▸ TO DO:
When a line of the records contains "export", copy it.

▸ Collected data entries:
## flow/design.v

```verilog
module MOD #
(
  parameter N = 16
)
(
  input CLK,
  input RST,
  input EN,
  input R_IN1,
  input [N-1:0] D_IN1,
  input R_IN2,
  input [N-1:0] D_IN2,
  output R_OUT,
  output [N-1:0] D_OUT
);
  reg [N-1:0] D_OUT_REG;
  reg R_OUT_REG;
  assign D_OUT = D_OUT_REG;
  assign R_OUT = R_OUT_REG;
  always @(posedge CLK) begin
    if(RST) begin
      R_OUT_REG <= 0;
      D_OUT_REG <= 0;
    end else begin
      if(CLK) begin
        if(EN) begin
          if(R_IN1 & R_IN2) begin
            if(D_IN2 == 0) begin
              D_OUT_REG <= 0;
              R_OUT_REG <= R_IN1;
            end else begin
              D_OUT_REG <= D_IN1 % D_IN2;
              R_OUT_REG <= R_IN1;
            end
          end else begin
            R_OUT_REG <= 0;
          end
        end 
      end 
    end
  end
endmodule
```

## flow/run.sh

```bash
#!/bin/bash
# OpenROAD 26Q1-2900-gdf79404cd8, Yosys 0.63+post, stock flow scripts
make -C /OpenROAD-flow-scripts/flow DESIGN_CONFIG=/design/flow/config.mk WORK_HOME=/design/flow/orfs finish
```

## flow/config.mk

```make
export PLATFORM = sky130hd
export DESIGN_NAME = MOD
export DESIGN_NICKNAME = MOD
export VERILOG_FILES = /design/flow/design.v
export SDC_FILE = /design/flow/constraint.sdc
export NUM_CORES = 4
export LEC_CHECK = 1
export CORE_UTILIZATION = 30
```

## flow/constraint.sdc

```tcl
current_design MOD

set clk_period 83.4
set clk_io_pct 0.2

create_clock -name clk0 -period $clk_period [get_ports {CLK}]

set non_clock_inputs [all_inputs -no_clocks]
set_input_delay [expr $clk_period * $clk_io_pct] -clock clk0 $non_clock_inputs
set_output_delay [expr $clk_period * $clk_io_pct] -clock clk0 [all_outputs]
```

==> job_summary.md <==
### Flow metrics

| Metric | Value |
|---|---|
| Outcome | `completed` |
| Setup_tns | `0 ps` |
| TritonCTS clock tree | `yes` |
| Core area | `26280 µm²` |
| Register bit total from synthesis | `17` |
| I/O pin count | `54` |
| Proportion of layout cells with a drive suffix above 1 | `9.933%` |
| Max-cap violations | `0` |
| WL final | `28340 µm` |
| Distinct cells, synth | `91` |
| Post-Syn Instances | `1126` |
| Hold path cells | `8` |
| Static leakage | `4.287 nW` |
| Flop2flop setup slack | `82610 ps` |
| Hold EP | `R_OUT_REG$_SDFFE_PP0P_` |
| Routed wire per std cell | `18.49 µm` |
| Crit path required time | `83650 ps` |
| Post-CTS setup buffer count | `0` |
| Hold_sp | `CLK` |
| PortBufs | `53` |
| Fin crit share | `58.06%` |
| Total die area | `27620 µm²` |
| Mean Syn Cell Area | `7.184 µm²` |
| Initial antenna violation count | `0` |
| DPL Wire Length | `21410 µm` |
| Post-CTS Hold Fix Bufs | `0` |
| Pwr Total | `0.0001320 W` |
| Worst Path Max Fanout | `31` |
| Hold_ws | `393.2 ps` |
| Worst setup SP type | `input pin` |
| Slowest Stage Delay on Critical Path | `630 ps` |
| RSZ-0062 raised after global routing | `no` |
| Pre-Place Util | `30.78%` |
| Main flop type | `dfxtp_1` |
| Clock latency on the worst-skew pair | `370 ps` |
| Slew at the pin closest to its max-slew limit | `748.1 ps` |
| Synthesized cell area | `8089 µm²` |
| Max-slew violation count | `0` |
| Post-Route Skew | `0 ps` |
| DRT Pass-1 Iters | `6` |
| EDFF count, synth | `0` |
| Comb area | `7373 µm²` |
| Max Fclk | `20.65 MHz` |
| Sequential Area | `340.3 µm²` |
| Finished Cell Area | `9899 µm²` |
| Total Routing Usage GR | `21.02%` |
| Die Width | `166.2 µm` |
| Final core occ | `37.67%` |
| DRC viols | `0` |
| Area growth syn-to-layout | `22.38%` |
| Reg-to-reg endpoint | `D_OUT_REG[4]$_SDFFE_PP0P_` |
| Ant. Diodes | `0` |
| Rel. slew slack | `48.83%` |
| R2R cell count | `1` |
| Vias | `8975` |
| Seq/Total Area, Yosys | `4.207%` |
| ANT nets after route | `0` |
| Via density | `5.855` |
| R2r startpoint | `D_OUT_REG[4]$_SDFFE_PP0P_` |
| Max VDD drop | `0.01518 mV` |
| Synthesis area per yosys | `8089 µm²` |
| Initial DRC count | `844` |
| Pin count of the biggest net entering global routing | `32` |
| Clock slew at reported path FFs | `60 ps` |
| # fillers | `2608` |
| First-pass GRT wire length | `46110 µm` |
| GPL Wtd Cong | `0.9786` |
| Worst Hold Class | `clk2reg` |
| Area of placed instances | `8979 µm²` |
| Die H | `166.2 µm` |
| CP Data Arrival Time | `48670 ps` |
| Cell count in the Yosys report | `1126` |
| CP Capture Type | `flip-flop` |
| Final hold vios | `0` |
| Vias in the first global route | `8922` |
| OpenROAD warning count | `65` |
| Cell Rows | `59` |
| Post-CTS resize count | `0` |
| Pwr Density | `13.34 nW/µm²` |
| CP Class | `in2reg` |
| Asr flop ratio synth | `0%` |
| Slowest stage cell, crit path | `o31ai_1` |
| Ys Warns | `1` |
| Post-layout minimum cycle time | `48420 ps` |
| Setup-failing EPs final | `0` |
| Overflow after GRT | `0` |
| Most frequent CP cell | `ha_1` |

▸ EXERCISE ANSWER:
export PLATFORM = sky130hd
export DESIGN_NAME = MOD
export DESIGN_NICKNAME = MOD
export VERILOG_FILES = /design/flow/design.v
export SDC_FILE = /design/flow/constraint.sdc
export NUM_CORES = 4
export LEC_CHECK = 1
export CORE_UTILIZATION = 30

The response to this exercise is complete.